La aldaba
Carlos Navarro Antolín
Los calentitos son economía productiva en Sevilla
Hay artículos que nunca hubiera querido escribir. Este es uno de ellos. Ha muerto el doctor Ismael Yebra. Era también articulista compañero en estas páginas, escritor, investigador, académico de la Real de Medicina, académico y presidente de la Real de Buenas Letras y muchas cosas más. Afortunadamente no careció de reconocimientos en vida. Tal vez el que más apreciara, él, que tanto amaba los libros, sea que desde 2017 lleve su nombre la Biblioteca Municipal de Umbrete, pueblo tan querido por él donde encontró -amor, casa, libros, lumbre, retiro, silencio y amistades- el pequeño paraíso de Fernández de Andrada: "Un ángulo me basta entre mis lares, / un libro y un amigo, un sueño breve, / que no perturben deudas ni pesares".

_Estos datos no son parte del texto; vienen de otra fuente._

[config.mk]
export PLATFORM = sky130hd
export DESIGN_NAME = bounded_priority_message_queue_core
export DESIGN_NICKNAME = d
export VERILOG_FILES = /design/src/bpmq_pkg.sv /design/src/bpmq_cell.sv /design/src/bounded_priority_message_queue_core.sv
export SDC_FILE = /design/constraint.sdc
export NUM_CORES = 2
export LEC_CHECK = 0
export ABC_CLOCK_PERIOD_IN_PS = 21600
export BUFFER_PORTS_ARGS = -buffer_cell sky130_fd_sc_hd__buf_2
export CAP_MARGIN = 30
export CORE_UTILIZATION = 27
export DETAILED_ROUTE_END_ITERATION = 16
export GPL_TIMING_DRIVEN = 0
export SYNTH_ARGS = -nofsm -noshare
export SYNTH_HDL_FRONTEND = slang
export SYNTH_SLANG_ARGS = --single-unit
[constraint.sdc]
create_clock -name clk -period 21.6 [get_ports clk]
set_input_delay 1.08 -clock clk [delete_from_list [all_inputs] [get_ports clk]]
set_output_delay 1.08 -clock clk [all_outputs]
set_load 0.01 [all_outputs]
[src/bpmq_pkg.sv]
// Package for the bounded priority message queue: transaction structs,
// opcodes, status codes, the per-cell entry and control types, and byte helpers.
// No dependencies.
`default_nettype none

package bpmq_pkg;

  localparam int unsigned PAYLOAD_BYTES = 8;
  localparam int unsigned PAYLOAD_W     = 64;
  localparam int unsigned LEN_W         = 4;
  localparam int unsigned PRIO_W        = 8;
  localparam int unsigned CNT_W         = 5;
  localparam int unsigned LIMIT_RESET   = 16;

  localparam logic [1:0] OP_SEND    = 2'd0;
  localparam logic [1:0] OP_RECEIVE = 2'd1;
  localparam logic [1:0] OP_CLEAR   = 2'd2;

  localparam logic [1:0] ST_OK       = 2'd0;
  localparam logic [1:0] ST_ZERO_LEN = 2'd1;
  localparam logic [1:0] ST_FULL     = 2'd2;
  localparam logic [1:0] ST_EMPTY    = 2'd3;

  localparam logic REG_QUEUE_LIMIT = 1'b0;

  typedef struct packed {
    logic [1:0]           op;
    logic [PRIO_W-1:0]    msg_priority;
    logic [PAYLOAD_W-1:0] payload;
    logic [LEN_W-1:0]     byte_count;
  } in_t;

  typedef struct packed {
    logic [1:0]           status;
    logic [PAYLOAD_W-1:0] out_payload;
    logic [LEN_W-1:0]     out_length;
    logic [PRIO_W-1:0]    out_priority;
    logic [CNT_W-1:0]     held_count;
  } out_t;

  typedef struct packed {
    logic [PRIO_W-1:0]    prio;
    logic [PAYLOAD_W-1:0] payload;
    logic [LEN_W-1:0]     len;
  } entry_t;

  typedef enum logic [2:0] {
    CMD_HOLD = 3'b001,
    CMD_PUSH = 3'b010,
    CMD_POP  = 3'b100
  } cmd_t;

  typedef struct packed {
    cmd_t   cmd;
    entry_t fresh;
  } cell_ctrl_t;

  // Saturate a byte count to the payload width in bytes.
  function automatic logic [LEN_W-1:0] clamp_bytes(input logic [LEN_W-1:0] n);
    clamp_bytes = (n > LEN_W'(PAYLOAD_BYTES)) ? LEN_W'(PAYLOAD_BYTES) : n;
  endfunction

  // Mask that keeps the low n bytes of a payload word.
  function automatic logic [PAYLOAD_W-1:0] byte_mask(input logic [LEN_W-1:0] n);
    byte_mask = '0;
    for (int b = 0; b < PAYLOAD_BYTES; b++) begin
      byte_mask[8*b +: 8] = (LEN_W'(b) < n) ? 8'hFF : 8'h00;
    end
  endfunction

endpackage

`default_nettype wire

[src/bpmq_cell.sv]
// One slot of the sorted shift-register queue.
// Depends on bpmq_pkg for the entry and control types.
`default_nettype none

module bpmq_cell
  import bpmq_pkg::*;
(
  input  logic       clk,
  input  cell_ctrl_t ctrl,
  input  entry_t     left_ent,
  input  logic       left_ge,
  input  entry_t     right_ent,
  input  logic       occupied,
  output entry_t     ent,
  output logic       ge
);

  entry_t ent_next;

  // A held entry of equal or higher priority stays ahead of a new one.
  assign ge = occupied && (ent.prio >= ctrl.fresh.prio);

  always_comb begin
    ent_next = ent;
    case (ctrl.cmd)
      CMD_PUSH: begin
        if (!ge) begin
          ent_next = left_ge ? ctrl.fresh : left_ent;
        end
      end
      CMD_POP: begin
        ent_next = right_ent;
      end
      default: begin
        ent_next = ent;
      end
    endcase
  end

  always_ff @(posedge clk) begin
    ent <= ent_next;
  end

endmodule

`default_nettype wire

[src/bounded_priority_message_queue_core.sv]
// Top level of the bounded priority message queue: command port, APB
// register port and a chain of bpmq_cell slots. Depends on bpmq_pkg.
`default_nettype none

// How to use this block:
// A command transaction (send, receive or clear) is taken at a rising edge
// where start is high and busy is low. busy stays low, so a new transaction
// may be issued on every clock.
// The result transaction appears on result in the cycle after acceptance,
// marked by done for exactly one cycle; the receiver cannot hold it off,
// so it must capture the result in that cycle.
// The messages sit in a row of DEPTH identical cells, slot 0 at the head.
// Every cell compares its priority with the incoming one in parallel, and on
// a send each cell either keeps its entry, takes the new one or takes its
// left neighbor's entry; on a receive every cell takes its right neighbor's.
// A single compare-and-shift step across the row thus serves each transaction.
// Among equal priorities, earlier sends stay ahead.
// The queue_limit register (byte address 0) caps how many messages are held; the
// user must write it over APB while no command transaction is in flight, which
// the block does not enforce. Reset (synchronous, active high) empties the queue,
// sets queue_limit to 16 and drops any pending result. No clearing pass is needed.

module bounded_priority_message_queue_core
  import bpmq_pkg::*;
#(
  parameter int unsigned DEPTH = 16
) (
  input  logic        clk,
  input  logic        rst,
  input  logic        start,
  output logic        busy,
  input  in_t         cmd,
  output logic        done,
  output out_t        result,
  input  logic        psel,
  input  logic        penable,
  input  logic        pwrite,
  input  logic [2:0]  paddr,
  input  logic [31:0] pwdata,
  output logic [31:0] prdata,
  output logic        pready
);

  logic [CNT_W-1:0] queue_limit;
  logic [CNT_W-1:0] count;
  logic [CNT_W-1:0] count_next;
  logic [CNT_W-1:0] limit_eff;
  logic             accept;
  cell_ctrl_t       ctrl;
  out_t             result_next;
  logic [LEN_W-1:0] send_len;
  logic [LEN_W-1:0] rx_len;

  entry_t ents [DEPTH];
  logic   ges  [DEPTH];

  // Configuration port.
  assign pready = 1'b1;
  assign prdata = (paddr[2] == REG_QUEUE_LIMIT) ? {{(32-CNT_W){1'b0}}, queue_limit} : 32'd0;

  always_ff @(posedge clk) begin
    if (rst) begin
      queue_limit <= CNT_W'(LIMIT_RESET);
    end else if (psel && penable && pwrite && pready && (paddr[2] == REG_QUEUE_LIMIT)) begin
      queue_limit <= pwdata[CNT_W-1:0];
    end
  end

  // The block never stalls a command.
  assign busy   = 1'b0;
  assign accept = start && !busy;

  assign limit_eff = (32'(queue_limit) > DEPTH) ? CNT_W'(DEPTH) : queue_limit;
  assign send_len  = clamp_bytes(cmd.byte_count);
  assign rx_len    = (clamp_bytes(cmd.byte_count) < ents[0].len) ?
                     clamp_bytes(cmd.byte_count) : ents[0].len;

  always_comb begin
    ctrl.cmd           = CMD_HOLD;
    ctrl.fresh.prio    = cmd.msg_priority;
    ctrl.fresh.payload = cmd.payload & byte_mask(send_len);
    ctrl.fresh.len     = send_len;
    count_next         = count;
    result_next        = '0;
    result_next.status = ST_OK;
    if (accept) begin
      case (cmd.op)
        OP_SEND: begin
          if (cmd.byte_count == '0) begin
            result_next.status = ST_ZERO_LEN;
          end else if (count >= limit_eff) begin
            result_next.status = ST_FULL;
          end else begin
            ctrl.cmd   = CMD_PUSH;
            count_next = count + 1'b1;
          end
        end
        OP_RECEIVE: begin
          if (count == '0) begin
            result_next.status = ST_EMPTY;
          end else begin
            ctrl.cmd                 = CMD_POP;
            count_next               = count - 1'b1;
            result_next.out_length   = rx_len;
            result_next.out_payload  = ents[0].payload & byte_mask(rx_len);
            result_next.out_priority = ents[0].prio;
          end
        end
        OP_CLEAR: begin
          count_next = '0;
        end
        default: begin
          count_next = count;
        end
      endcase
    end
    result_next.held_count = count_next;
  end

  // The chain of slots; only those below count hold live messages.
  for (genvar i = 0; i < DEPTH; i++) begin : g_cell
    bpmq_cell u_cell (
      .clk       (clk),
      .ctrl      (ctrl),
      .left_ent  ((i == 0) ? ctrl.fresh : ents[(i == 0) ? 0 : i-1]),
      .left_ge   ((i == 0) ? 1'b1 : ges[(i == 0) ? 0 : i-1]),
      .right_ent (ents[(i == DEPTH-1) ? i : i+1]),
      .occupied  (i < 32'(count)),
      .ent       (ents[i]),
      .ge        (ges[i])
    );
  end

  always_ff @(posedge clk) begin
    if (rst) begin
      count <= '0;
      done  <= 1'b0;
    end else begin
      count <= count_next;
      done  <= accept;
    end
  end

  always_ff @(posedge clk) begin
    result <= result_next;
  end

  // Fill level never passes the number of cells.
  assert property (@(posedge clk) disable iff (rst) 32'(count) <= DEPTH)
    else $error("message count exceeds the cell chain");

  // Every accepted command yields one result on the next cycle, and nothing else does.
  assert property (@(posedge clk) disable iff (rst) accept |=> done)
    else $error("accepted command produced no result");
  assert property (@(posedge clk) disable iff (rst) !accept |=> !done)
    else $error("result without a command");

  // The reported fill level tracks the internal count.
  assert property (@(posedge clk) disable iff (rst) done |-> result.held_count == count)
    else $error("held_count disagrees with the count");

  // An empty receive leaves the queue empty.
  assert property (@(posedge clk) disable iff (rst)
    (done && result.status == ST_EMPTY) |-> result.held_count == '0)
    else $error("empty status with messages held");

endmodule

`default_nettype wire
==> key figures <==
Synthesis
  – Synth cell types: 81
  – Seq/Total Area, Yosys: 0.587
  – Syn. warnings: 0
  – Most frequent cell after synthesis: edfxtp_1
  – Synthesized area per cell: 11.3 um2
  – Post-synthesis async set-or-reset flop share: 0
  – Synth Register Bits: 1,310
  – Area leader, netlist: edfxtp_1
  – Area share of the leading cell type in the synthesized netlist: 0.558
  – Mapped Area: 0.0654 mm2
  – Commonest cells post-synth: 1,216 x edfxtp_1, 927 x nand2_1, 900 x o221ai_1, 739 x inv_1, 273 x nand4_1
  – Post-synth EDFFs: 1,216
  – Mapped Cells: 5,810
  – Synth top area cells: edfxtp_1 56%, o221ai_1 12%, nand2_1 5.3%, inv_1 4.2%, dfxtp_1 2.9%
  – Main synth FF type: edfxtp_1

Clock network
  – Post-CTS setup buffers: 0
  – Clk_lat worst skew: 0.83 ns
  – Buffer depth of the longest clock path: 3
  – H-tree Lvls: 4
  – CTS Root Cell: clkbuf_16
  – CTS buffer count: 148
  – Resized Gates After CTS: 0
  – Post-CTS Hold Buffers: 0
  – Clock sinks: 1,310
  – Worst-path clk slew: 0.06 ns
  – CTS tree: done

Floorplanning
  – Die Height: 494 um
  – Die width: 494 um
  – # rows: 180
  – Die ar.: 0.244 mm2
  – Placeable Area: 0.241 mm2
  – Io pins: 237
  – Initial Utilization: 0.272

STA
  – Setup_tns: 0 ns
  – Worst-Margin Slew: 1.15 ns
  – Endpoints failing setup: 0
  – Final WS setup: 16.53 ns
  – RSZ-0062 raised after global routing: no
  – Setup Skew: 0.0377 ns
  – Hold Fails Final Rpt: 0
  – Final Max Slew Viols: 0
  – Min Tclk post-route: 5.07 ns
  – Period utilization: 0.235
  – Top achievable clock speed: 197 MHz
  – Worst slew margin: 0.231

Global route
  – Initial antenna violation count: 40
  – Vias in the first global route: 52,800
  – First-pass GRT wire length: 381,000 um
  – Tot GR Track Use: 0.215
  – Largest net degree at the start of global routing: 29
  – GR Overflow Total: 0

Setup path
  – Critical-path cell list: buf_2 -> ha_1 -> nand2b_1 -> a2111oi_1 -> or4b_1 -> buf_2 -> nand2_1 -> o21ai_4 -> buf_12 -> buf_12
  – CP arrival: 5.57 ns
  – WP data required: 22.10 ns
  – Worst Setup End Kind: flop
  – R2r setup slk: 16.97 ns
  – CP Launch Type: primary input
  – Critical path class: in2reg
  – CP max-delay cell: o21ai_4
  – Crit path largest cell delay: 0.93 ns
  – CP Max Fanout: 24

Placed design
  – Buffers on Ports: 176
  – Pre-CTS WS: 15.89 ns
  – Post-DP HPWL: 201,000 um
  – GPL Wtd Cong: 0.950

Pwr
  – Clock power frac: 0.412
  – Logic pwr share: 0.095
  – Reg power frac: 0.493
  – Overall Power: 0.00598 W
  – Leakage Power: 28.3 nW
  – Internal power: 0.00442 W
  – Switching part of the total: 0.261
  – Max IR drop VDD: 0.0000622 V
  – Pwr Density: 78.0 mW/mm2
  – Psw: 0.00156 W

Route
  – Via/cell ratio: 5.72
  – Final WL: 271,000 um
  – DR pass1 iterations: 6
  – Initial DRC count: 8,483
  – DRC errors left: 0
  – Vias: 54,700
  – Detail Route Antenna Nets: 0
  – Routed len/inst: 28.3 um

Final layout
  – Final nets: 6,504
  – Area delta synth->final: 17.3%
  – Layout cells sized above 1: 0.135
  – Area of the multi-input gates: 0.0219 mm2
  – Register Area: 0.0384 mm2
  – Fill cells: 24,500

Outcome
  – Outcome: completed

Flow run
  – Max-cap viol count: 0

Worst hold path
  – HP Class: reg2reg
==> path summary, 6_finish.rpt <==
kind | cells past startpoint | end | startpoint
setup / recovery | 10 | g_cell[0].u_cell.ent[50] | cmd[68]
hold / removal | 2 | g_cell[14].u_cell.ent[1] | g_cell[15].u_cell.ent[1]
setup reg to reg | 8 | g_cell[0].u_cell.ent[50] | count[4]
hold reg to reg | 2 | g_cell[14].u_cell.ent[1] | g_cell[15].u_cell.ent[1]
==> per-stage QoR <==
step | utilization | instance area, um2 | instances | hold slack, ns
global route | 0.319 | 76700 | 9559 | 0.500
finish | 0.319 | 76700 | 9570 | 0.508
detailed placement | 0.299 | 72000 | 9278 | 0.514
global placement | 0.292 | 70400 | 9198 | 0.494
CTS | 0.318 | 76600 | 9544 | 0.467
floorplan | - | 65500 | 5837 | 0.448
==> layout by cell type (no fill, tap or decap), drive strengths merged, types with 6 or more instances in the layout <==
cell type and count:
conb 29, edfxtp 1216, nor3 82, nand4 273, a211oi 11, nor4 18
a21o 20, clkbuf 437, nand2 928, o221ai 921, a21oi 110, nand3 65
diode 23, clkinv 57, nand2b 22, o21a 12, buf 582, nor2b 23
dfxtp 94, nor2 62, a31oi 6, o211ai 8, ha 139, o21ai 125
inv 750, mux2 36, and2 73, a2111oi 8, mux2i 44, and3 7
a221o 139
==> critical path, delay by kind of cell <==
family                     cells  cell delay, ns
AOI/OAI and AO/OA              2            1.70
adders and majority gates      1            0.35
buffers and inverters          4            1.55
and+or+nand+nor                3            0.78
==> cells by family after synthesis <==
kind of cell / Yosys count / share of synthesized area
other cells: 2 / 0.000115
compound gates: 1394 / 0.178
xor+xnor: 1 / 0.000134
simple gates: 1574 / 0.112
mux: 80 / 0.0129
fa+ha+maj: 139 / 0.0266
buf+inv: 1310 / 0.0838
flops: 1310 / 0.587
==> final cells by class <==
| type | instances | share of cell area |
|---|---|---|
| Sequential cell | 1310 | 0.500 |
| Tap cell | 3185 | 0.0519 |
| Timing Repair Buffer | 259 | 0.0309 |
| Inverter | 739 | 0.0362 |
| Antenna cell | 23 | 0.000750 |
| Buffer | 571 | 0.0354 |
| Multi-Input combinational cell | 3217 | 0.285 |
| Clock inverter | 77 | 0.00851 |
| Clock buffer | 189 | 0.0511 |
==> registers in the layout, summed over array words and instances (netlist names) <==
name / flops
count: 5
done: 1
g_cell.u_cell.ent: 1216
queue_limit: 5
result: 83
==> power by group through the flow <==
stage | sequential [W] | combinational [W] | clock (W)
finish | 0.00295 | 0.000567 | 0.00247
global route | 0.00296 | 0.000598 | 0.00256
CTS | 0.00295 | 0.000548 | 0.00248
detailed placement | 0.00300 | 0.000545 | 0
global placement | 0.00305 | 0.000496 | 0
floorplan | 0.00301 | 0.000313 | 0
==> routing by layer <==
metal	part of all wire	vias to the layer above	track usage
met2	0.43	3887	0.317
met4	0.062	26	0.131
met1	0.39	27000	0.279
met3	0.12	702	0.0609
li1	-	23100	-
met5	0.00056	-	0
No activity file was read; power rests on OpenSTA's default activity.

Lloramos hoy, sobre todo, al doctor Yebra. O mejor, porque doctor no deja de ser solo un título académico, al médico Yebra. Cualquiera que tenga el talento suficiente puede cursar la carrera, obtener el doctorado, practicar la medicina con acierto, publicar y ser recibido por las academias. Pero para ser un gran médico hay que tener una vocación tan firme que linda en cuanto a exigencia y entrega con la religiosa. Quizás por esa proximidad entre ambas atendía altruistamente a las monjas de los conventos de Sevilla y gustaba de retirarse a monasterios. Pero, ojo, no era un beato ni un aspirante a místico. Tenía un punto dionisíaco de disfrute de las cosas buenas de la vida, una ironía afilada pero nunca cruel y unas gotitas de ese sabio escepticismo y sereno estoicismo enseñados por la vida cuando se manifiesta en toda su fuerza y toda su debilidad, toda su belleza y toda su crudeza, que es tan propio de los grandes médicos.

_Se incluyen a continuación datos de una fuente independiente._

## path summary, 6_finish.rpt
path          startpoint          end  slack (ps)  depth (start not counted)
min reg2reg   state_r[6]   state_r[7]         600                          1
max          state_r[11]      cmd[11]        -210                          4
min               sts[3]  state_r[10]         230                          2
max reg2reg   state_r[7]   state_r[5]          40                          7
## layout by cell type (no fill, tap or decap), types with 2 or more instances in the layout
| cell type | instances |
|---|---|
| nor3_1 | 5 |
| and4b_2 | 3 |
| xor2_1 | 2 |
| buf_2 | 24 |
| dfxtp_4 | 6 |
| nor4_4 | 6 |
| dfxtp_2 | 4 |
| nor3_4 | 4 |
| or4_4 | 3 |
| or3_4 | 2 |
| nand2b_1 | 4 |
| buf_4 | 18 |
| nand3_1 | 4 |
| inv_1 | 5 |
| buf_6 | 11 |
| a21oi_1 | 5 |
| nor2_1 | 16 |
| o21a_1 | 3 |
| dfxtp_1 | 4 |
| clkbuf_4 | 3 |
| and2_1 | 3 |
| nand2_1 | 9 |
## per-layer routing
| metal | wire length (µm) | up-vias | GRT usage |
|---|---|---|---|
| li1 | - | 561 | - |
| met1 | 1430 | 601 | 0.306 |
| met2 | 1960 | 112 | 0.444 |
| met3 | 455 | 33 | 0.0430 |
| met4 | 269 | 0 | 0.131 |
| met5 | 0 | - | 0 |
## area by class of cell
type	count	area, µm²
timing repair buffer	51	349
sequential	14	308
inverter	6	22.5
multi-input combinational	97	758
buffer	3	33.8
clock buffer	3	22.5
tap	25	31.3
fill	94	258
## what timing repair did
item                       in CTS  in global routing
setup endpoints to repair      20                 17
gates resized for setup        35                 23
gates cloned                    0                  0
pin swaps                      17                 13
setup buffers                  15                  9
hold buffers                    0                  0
==> config.mk <==
export PLATFORM = sky130hd
export DESIGN_NAME = ldlt_ctrl
export DESIGN_NICKNAME = d
export VERILOG_FILES = /design/src/rtl/core/ldlt_pkg.sv /design/src/rtl/core/ldlt_ctrl.sv
export SDC_FILE = /design/constraint.sdc
export NUM_CORES = 1
export LEC_CHECK = 0
export ABC_AREA = 1
export ABC_CLOCK_PERIOD_IN_PS = 8400
export BUFFER_PORTS_ARGS = -buffer_cell sky130_fd_sc_hd__buf_2
export CORE_MARGIN = 2
export CORE_UTILIZATION = 52
export CTS_CLUSTER_SIZE = 28
export DETAILED_ROUTE_END_ITERATION = 8
export PLACE_DENSITY = 0.84
export SETUP_SLACK_MARGIN = 0.4
export SYNTH_ARGS = -nofsm -noshare
export SYNTH_HDL_FRONTEND = slang
export SYNTH_SLANG_ARGS = --single-unit
==> constraint.sdc <==
create_clock -name clock -period 8.4 [get_ports clock]
set_input_delay 1.26 -clock clock [delete_from_list [all_inputs] [get_ports clock]]
set_output_delay 1.26 -clock clock [all_outputs]
set_load 0.02 [all_outputs]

Tenía, sobre todo, el don de la compasión comprensiva que lo convertía en cariñoso amigo de sus pacientes. Lo sé bien. Ismael fue médico de tres generaciones de mi familia. Lo que hizo por mis padres ancianos o durante el largo ingreso de mi madre él, yo y Dios lo sabemos. Yo se lo agradeceré siempre y Dios, con seguridad, se lo ha premiado. Le retrata que se le saltaran las lágrimas cuando fallecía un paciente. Lo he visto y agradecido. La sabia práctica de la medicina le dio acierto en el diagnóstico y el tratamiento. Pero nunca le endureció el corazón, le encalleció el alma o le secó los ojos. Así era este gran médico y grandísima persona. Por eso para muchos el mundo es un poco peor tras su fallecimiento, tan temprano.